Get filenames transform Icon Get filenames

Description

The Get File Names transform allows you to get information associated with file names on the file system.

The information about the retrieved files is added as rows onto the stream.

Supported Engines

Hop Engine

Supported

Spark

Supported

Flink

Supported

Dataflow

Supported

Usage

The output fields for this transform are:

  • filename - the complete filename, including the path (/tmp/hop/somefile.txt)

  • short_filename - only the filename, without the path (somefile.txt)

  • path - only the path (/tmp/hop/)

  • type

  • exists

  • ishidden

  • isreadable

  • iswriteable

  • lastmodifiedtime

  • size

  • extension

  • uri

  • rooturi

File tab

This tab defines the location of the files you want to retrieve filenames for. For more information about specifying file locations, see section "Selecting file using Regular Expressions" on the Text File Input transform.

Example: You have a static directory of c:\temp where you expect files with an extension of .dat to be placed. Under file/directory you would specify c:\temp and under Wildcard you would have a RegEx with something like .*\.dat$

Option Description

Is filename defined in a field?

Indicates whether the file you want to load is in a field that you can specify.

Get filename from field

The field to load the file name from.

Inclusion wildcard field (RegExp)

If you are loading multiple files, define a regular expression that matches the file names to load.

Exclusion wildcard field (RegExp)

Define a regular expression that matches files you want to exclude from the transform.

Include subfolders?

Indicates whether files in subfolders are considered by the expressions.

File or directory

If the file is not defined by a field, specify the file name or the directory to load multiple files from.

Add

Click to add the specified file, directory, and regular expressions to the selected file list.

Browse

Click to select a file.

Inclusion wildcard (RegExp)

If you are loading multiple files, a regular expression that matches the file names you want to load.

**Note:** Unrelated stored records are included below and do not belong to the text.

`config.mk`:
```
export PLATFORM = sky130hd
export DESIGN_NAME = pt_walker
export DESIGN_NICKNAME = d
export VERILOG_FILES = /design/src/rtl/pt_walker.sv
export SDC_FILE = /design/constraint.sdc
export NUM_CORES = 1
export LEC_CHECK = 0
export BUFFER_PORTS_ARGS = -buffer_cell sky130_fd_sc_hd__buf_4
export CAP_MARGIN = 10
export CORE_ASPECT_RATIO = 1.5
export CORE_MARGIN = 3
export CORE_UTILIZATION = 30
export CTS_CLUSTER_SIZE = 28
export DETAILED_ROUTE_END_ITERATION = 7
export HOLD_SLACK_MARGIN = 0.06
export SETUP_SLACK_MARGIN = 0.3
export SKIP_CTS_REPAIR_TIMING = 1
export SLEW_MARGIN = 40
export SYNTH_ARGS = -nofsm -noshare
export SYNTH_HDL_FRONTEND = slang
export SYNTH_SLANG_ARGS = --single-unit
```
`constraint.sdc`:
```
create_clock -name clk -period 3.47 [get_ports clk]
set_input_delay 0.347 -clock clk [delete_from_list [all_inputs] [get_ports clk]]
set_output_delay 0.347 -clock clk [all_outputs]
set_load 0.05 [all_outputs]
```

Exclusion wildcard (RegExp)

Define a regular expression that matches files you want to exclude from the transform.

Selected files

Lists the selected files and the inclusion/exclusion expressions defined for them.

Delete

Click to remove a file from the Selected files list.

Edit

Click to modify a file in the Selected file list.

Filters

The filters tab allows you to filter the retrieved file names based on:

  • All files and folders

  • Files only

  • Folders only

It also gives you:

  • The ability to include a row number in the output

  • The ability to limit the number of rows returned. The limit parameter will act on the total number of rows returned and not only on the number of files returned.

  • The ability to add the filename(s) to the result list

  • The ability to print an error message in case no files/folders are found without stop processing

  • The ability to raise an exception and stop processing in case no files/folders are found.

Option Description

Filter type

Select what the filtering applies to. Select either all files and folders, only files, or only folders.

Include rownum in output?

Whether the row number is included as a field in the output.

Rownum fieldname

The name of the field the row number is reported in.

Do not report error

Indicates whether the pipeline fails quietly if no files or folders match the filtering. If not selected, an error is reported if no file sor folders are available.

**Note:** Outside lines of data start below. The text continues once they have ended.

==> src/rtl/dsh_pkg.sv <==
package dsh_pkg;
    typedef enum logic [1:0] {
        DSH_LOGIC = 2'b00,
        DSH_ARITH = 2'b01,
        DSH_NORM  = 2'b10
    } dsh_op_e;

    localparam int DSH_HALF_W = 16;
endpackage

==> src/rtl/dsh_barrel.sv <==
module dsh_barrel #(
    parameter int HALF_W = 16,
    localparam int FULL_W = 2 * HALF_W,
    localparam int CNT_W  = $clog2(FULL_W) + 1
) (
    input  logic [FULL_W-1:0] opnd,
    input  logic [CNT_W-1:0]  cnt,
    input  logic              arith,
    output logic [FULL_W-1:0] res,
    output logic              v_raw,
    output logic              c_out
);
    logic              sgn;
    logic [2*FULL_W-1:0] ext_lft;
    logic [2*FULL_W-1:0] prod;
    logic [FULL_W-1:0]   lost;
    logic [CNT_W-2:0]    k_lft;
    logic [CNT_W-1:0]    m_rgt;
    logic [FULL_W:0]     wide;

    always_comb begin
        sgn     = opnd[FULL_W-1];
        ext_lft = {{FULL_W{sgn}}, opnd};
        k_lft   = cnt[CNT_W-2:0];
        m_rgt   = '0 - cnt;
        prod    = ext_lft << k_lft;
        lost    = '0;
        wide    = '0;
        res     = opnd;
        v_raw   = 1'b0;
        c_out   = 1'b0;
        if (cnt == '0) begin
            res = opnd;
        end else if (!cnt[CNT_W-1]) begin
            // left shift
            if (!arith) begin
                res   = prod[FULL_W-1:0];
                lost  = prod[2*FULL_W-1:FULL_W];
                v_raw = (lost != {FULL_W{res[FULL_W-1]}});
            end else begin
                res   = {sgn, prod[FULL_W-2:0]};
                lost  = prod[2*FULL_W-2:FULL_W-1];
                v_raw = (lost != {FULL_W{sgn}});
            end
            c_out = lost[0];
        end else begin
            // right shift by 2^CNT_W - cnt, extra low bit catches the carry
            if (arith)
                wide = $signed({opnd, 1'b0}) >>> m_rgt;
            else
                wide = {opnd, 1'b0} >> m_rgt;
            res   = wide[FULL_W:1];
            c_out = wide[0];
        end
    end
endmodule

==> src/rtl/dsh_norm_step.sv <==
module dsh_norm_step #(
    parameter int HALF_W = 16,
    localparam int FULL_W = 2 * HALF_W,
    localparam int SC_W   = $clog2(FULL_W) + 1
) (
    input  logic [FULL_W-1:0] cur,
    input  logic [SC_W-1:0]   sc,
    output logic              stop,
    output logic [FULL_W-1:0] nxt
);
    localparam logic [SC_W-1:0]   SC_CAP  = SC_W'(FULL_W - 1);
    localparam logic [FULL_W-1:0] SPECIAL = {2'b11, {(FULL_W-2){1'b0}}};

    logic sign_split;
    logic special_hit;
    logic cap_hit;

    always_comb begin
        sign_split  = cur[FULL_W-1] ^ cur[FULL_W-2];
        special_hit = (cur == SPECIAL);
        cap_hit     = (sc == SC_CAP);
        stop        = sign_split | special_hit | cap_hit;
        nxt         = {cur[FULL_W-2:0], 1'b0};
    end
endmodule

==> src/rtl/dsh_unit.sv <==
module dsh_unit
    import dsh_pkg::*;
#(
    parameter int HALF_W = DSH_HALF_W,
    localparam int FULL_W = 2 * HALF_W,
    localparam int CNT_W  = $clog2(FULL_W) + 1,
    localparam int SC_W   = CNT_W
) (
    input  logic              clk,
    input  logic              rst_n,
    input  logic              start,
    input  logic [1:0]        op,
    input  logic [CNT_W-1:0]  count,
    input  logic [HALF_W-1:0] hi_in,
    input  logic [HALF_W-1:0] lo_in,
    output logic [HALF_W-1:0] hi_out,
    output logic [HALF_W-1:0] lo_out,
    output logic [SC_W-1:0]   steps,
    output logic              flag_n,
    output logic              flag_v,
    output logic              flag_c,
    output logic              busy,
    output logic              done
);
    localparam logic [SC_W-1:0] SC_ONE = SC_W'(1);
    localparam logic [SC_W-1:0] SC_CAP = SC_W'(FULL_W - 1);

    typedef struct packed {
        logic [FULL_W-1:0] val;
        logic [SC_W-1:0]   sc;
        logic              n;
        logic              v;
        logic              c;
        logic              busy;
        logic              done;
        logic              norm;
    } dsh_state_t;

    dsh_state_t st_q, st_d;

    logic [FULL_W-1:0] sh_res;
    logic              sh_v;
    logic              sh_c;
    logic              nm_stop;
    logic [FULL_W-1:0] nm_next;

    dsh_barrel #(.HALF_W(HALF_W)) u_barrel (
        .opnd  ({hi_in, lo_in}),
        .cnt   (count),
        .arith (op[0]),
        .res   (sh_res),
        .v_raw (sh_v),
        .c_out (sh_c)
    );

    dsh_norm_step #(.HALF_W(HALF_W)) u_norm (
        .cur  (st_q.val),
        .sc   (st_q.sc),
        .stop (nm_stop),
        .nxt  (nm_next)
    );

    always_comb begin
        st_d      = st_q;
        st_d.done = 1'b0;
        if (st_q.busy) begin
            if (nm_stop) begin
                st_d.busy = 1'b0;
                st_d.done = 1'b1;
                st_d.n    = st_q.val[FULL_W-1];
                st_d.v    = st_q.val[FULL_W-1];
                st_d.c    = 1'b0;
            end else begin
                st_d.val = nm_next;
                st_d.sc  = st_q.sc + SC_ONE;
            end
        end else if (start) begin
            st_d.sc = '0;
            if (op[1]) begin
                st_d.val  = {hi_in, lo_in};
                st_d.busy = 1'b1;
                st_d.norm = 1'b1;
                st_d.n    = 1'b0;
                st_d.v    = 1'b0;
                st_d.c    = 1'b0;
            end else begin
                st_d.val  = sh_res;
                st_d.norm = 1'b0;
                st_d.done = 1'b1;
                st_d.n    = sh_res[FULL_W-1];
                st_d.v    = sh_v ^ sh_res[FULL_W-1];
                st_d.c    = sh_c;
            end
        end
    end

    always_ff @(posedge clk) begin
        if (!rst_n)
            st_q <= '0;
        else
            st_q <= st_d;
    end

    assign hi_out = st_q.val[FULL_W-1:HALF_W];
    assign lo_out = st_q.val[HALF_W-1:0];
    assign steps  = st_q.sc;
    assign flag_n = st_q.n;
    assign flag_v = st_q.v;
    assign flag_c = st_q.c;
    assign busy   = st_q.busy;
    assign done   = st_q.done;

    p_busy_done_excl_r8: assert property (@(posedge clk) disable iff (!rst_n)
        !(busy && done));

    p_step_count_r8: assert property (@(posedge clk) disable iff (!rst_n)
        busy |=> (done || (busy && steps == $past(steps) + SC_ONE)));

    p_step_cap_r10: assert property (@(posedge clk) disable iff (!rst_n)
        steps <= SC_CAP);

    p_shift_steps_r2: assert property (@(posedge clk) disable iff (!rst_n)
        (done && !st_q.norm) |-> (steps == '0));

    p_shift_neg_r7: assert property (@(posedge clk) disable iff (!rst_n)
        (done && !st_q.norm) |-> (flag_n == hi_out[HALF_W-1]));

    p_norm_flags_r11: assert property (@(posedge clk) disable iff (!rst_n)
        (done && st_q.norm) |-> (!flag_c && flag_n == hi_out[HALF_W-1]
                                 && flag_v == hi_out[HALF_W-1]));

    p_start_ignored_r12: assert property (@(posedge clk) disable iff (!rst_n)
        (busy && start) |=> st_q.norm);
endmodule

==> config.mk <==
export PLATFORM = sky130hd
export DESIGN_NAME = dsh_unit
export DESIGN_NICKNAME = d
export VERILOG_FILES = /design/src/rtl/dsh_pkg.sv /design/src/rtl/dsh_barrel.sv /design/src/rtl/dsh_norm_step.sv /design/src/rtl/dsh_unit.sv
export SDC_FILE = /design/constraint.sdc
export NUM_CORES = 1
export LEC_CHECK = 0
export ABC_CLOCK_PERIOD_IN_PS = 12550
export BUFFER_PORTS_ARGS = -buffer_cell sky130_fd_sc_hd__buf_4
export CELL_PAD_IN_SITES_DETAIL_PLACEMENT = 0
export CELL_PAD_IN_SITES_GLOBAL_PLACEMENT = 1
export CORE_UTILIZATION = 30
export CTS_BUF_LIST = sky130_fd_sc_hd__clkbuf_8
export DETAILED_ROUTE_END_ITERATION = 10
export GPL_ROUTABILITY_DRIVEN = 1
export HOLD_SLACK_MARGIN = 0.15
export PLACE_DENSITY_LB_ADDON = 0.1
export SETUP_SLACK_MARGIN = 0.15
export SYNTH_ARGS = -nofsm -noshare
export SYNTH_HDL_FRONTEND = slang
export SYNTH_HIERARCHICAL = 1
export SYNTH_SLANG_ARGS = --single-unit
==> constraint.sdc <==
create_clock -name clk -period 12.55 [get_ports clk]
set_input_delay 0.6275 -clock clk [delete_from_list [all_inputs] [get_ports clk]]
set_output_delay 0.6275 -clock clk [all_outputs]
set_load 0.005 [all_outputs]
After elaboration in Yosys (flattened, before gate mapping). Index checks and enable logic that the tools add are counted.

Register bits: 44. Input port bits: 43. Output and inout bits: 43. Logic and storage cells: 47.

Add/subtract/negate cells: 2. Equality and inequality tests: 6. Shift operators: 3. Multiplexer cells: 18. Bitwise operators: 5. Reductions and logical operators: 5.

Operator list (number): $mux 32 (4); $ne 32x32->1 (2); $shl 64x5->64 (1); $mux 44 (1); $mux 43 (1); $mux 38 (1); $mux 33 (1); $shr 33x6->33 (1); $sshr 33x6->33 (1); $eq 32x32->1 const B (1); $mux 1 (8); $add 6x1->6 const B (1); $eq 6x5->1 const B (1); $logic_not 6->1 (1); $reduce_and 2->1 (3); $sub 1x6->6 const A (1); $mux 5 (1); $mux 3 (1); $ne 2x1->1 const B (1); $ne 2x2->1 const B (1); $or 1x1->1 (2); $reduce_bool 2->1 (1); $xor 1x1->1 (2); $not 1->1 (1).

Longest topological paths before layout. Gate-level depths: netlist of run 1.

Depth in word-level cells: 9. Mapped depth: 20. Gate-level depth less buffers: 12.

Modules after synthesis. The synthesis of run 1 kept the hierarchy.

By module, submodules not included: dsh_barrel (instances 1, cells an instance 793, area an instance 5439.0 um2); dsh_unit (instances 1, cells an instance 242, area an instance 2208.4 um2); dsh_norm_step (instances 1, cells an instance 47, area an instance 372.9 um2).

Worst setup path before layout of run 1. No wires, ideal clock.

Path kind: in2reg. From: input port count[0]. To: register st_q (netlist bit flag_v). Data arrival time: 4.562 ns. Data required time: 12.474 ns. Setup slack: 7.912 ns. Stages: 18. Buffers on the path: 8. Cell sequence: buf_6 > buf_12 > buf_6 > buf_6 > inv_1 > clkbuf_1 > clkbuf_1 > ha_1 > clkbuf_1 > nor3b_1 > xnor2_1 > clkbuf_1 > nand2_1 > o32a_1 > a21oi_1 > xor2_1 > nand2_1 > a31oi_1.

Word-level cells in the longest chain between the ends: 9.

RTL lines: start: declaration (RTL line dsh_unit.sv:13) `input logic [CNT_W-1:0] count,`; $sub 1x6->6 (RTL line dsh_barrel.sv:25) `m_rgt = '0 - cnt;`; $shr 33x6->33 or $sshr 33x6->33 (tied branches) (RTL line dsh_barrel.sv:51, dsh_barrel.sv:49); $mux 33 (RTL line dsh_barrel.sv:48) `if (arith)`; $mux 32 (RTL line dsh_barrel.sv:34) `end else if (!cnt[CNT_W-1]) begin`; $mux 32 * (RTL line dsh_barrel.sv:32) `if (cnt == '0) begin`; via sh_res[31] (RTL line dsh_unit.sv:41) `logic [FULL_W-1:0] sh_res;`; $xor 1x1->1 * (RTL line dsh_unit.sv:91) `st_d.v = sh_v ^ sh_res[FULL_W-1];`; $mux 3 * (RTL line dsh_unit.sv:79) `if (op[1]) begin`; $mux 44 * (RTL line dsh_unit.sv:77) `end else if (start) begin`; $mux 43 * (RTL line dsh_unit.sv:66) `if (st_q.busy) begin`; end signal: assignment (RTL line dsh_unit.sv:101) `st_q <= st_d;`; end: declaration (RTL line dsh_unit.sv:39) `dsh_state_t st_q, st_d;`.

The timed path passes the listed nets; every way through them passes the cells marked *. The select of a mux whose other input is x is not followed. A chain may end at the register's enable or synchronous reset.

Worst setup path in the final report of run 1.
From: input port count[0]. To: register st_q (netlist bit flag_v).

Word-level cells in the longest chain between the ends: 9.

RTL lines: $shl 64x5->64 (RTL line dsh_barrel.sv:26) `prod = ext_lft << k_lft;`; $ne 32x32->1 (on tied branches) (RTL line dsh_barrel.sv:39, dsh_barrel.sv:43); $mux 1 (RTL line dsh_barrel.sv:36) `if (!arith) begin`; $mux 1 (RTL line dsh_barrel.sv:34); $mux 1 * (RTL line dsh_barrel.sv:32); via sh_v (RTL line dsh_unit.sv:42) `logic sh_v;`; $xor 1x1->1 * (RTL line dsh_unit.sv:91); $mux 3 * (RTL line dsh_unit.sv:79); $mux 44 * (RTL line dsh_unit.sv:77); $mux 43 * (RTL line dsh_unit.sv:66).

Marked as above.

Raise an exception and stop processing

Indicates whether an exception is thrown if no files of folders match the filtering, which also stops the pipeline from continuing. If not selected, the pipeline continues without the files.

Limit

The number of files and folders inluded in the output.

Add filename to result?

Indicates whether the file name is added as a field in the output.

Details on how exceptions are raised when no files are found

As described above, if you enable the switch in the Filter tab, Hop will raise an exception in case no files are found and will stop the process.

In this case, we need to be aware about two different ways the exceptions are raised depending on the way you choose to identify the set of files you are looking for.

  • If you specified the files (or the inclusion/exclusion expressions) as a set in the Selected files table, the files retrieval is performed by considering the entire set specified (all at once) and the exception is raised in no files are found.

  • If you specified the files by going through the Filenames from field option, the details about the files that we are going to retrieve comes in the incoming rows. That means that the retrieval is done row by row and as soon as one of the details used to specify the searched files fails the exception is raised. Therefore, in this case, the evaluation to fire the exception is done after the evaluation of each single incoming row and not evaluating the overall dataset returned and generated by the details found in the incoming rows.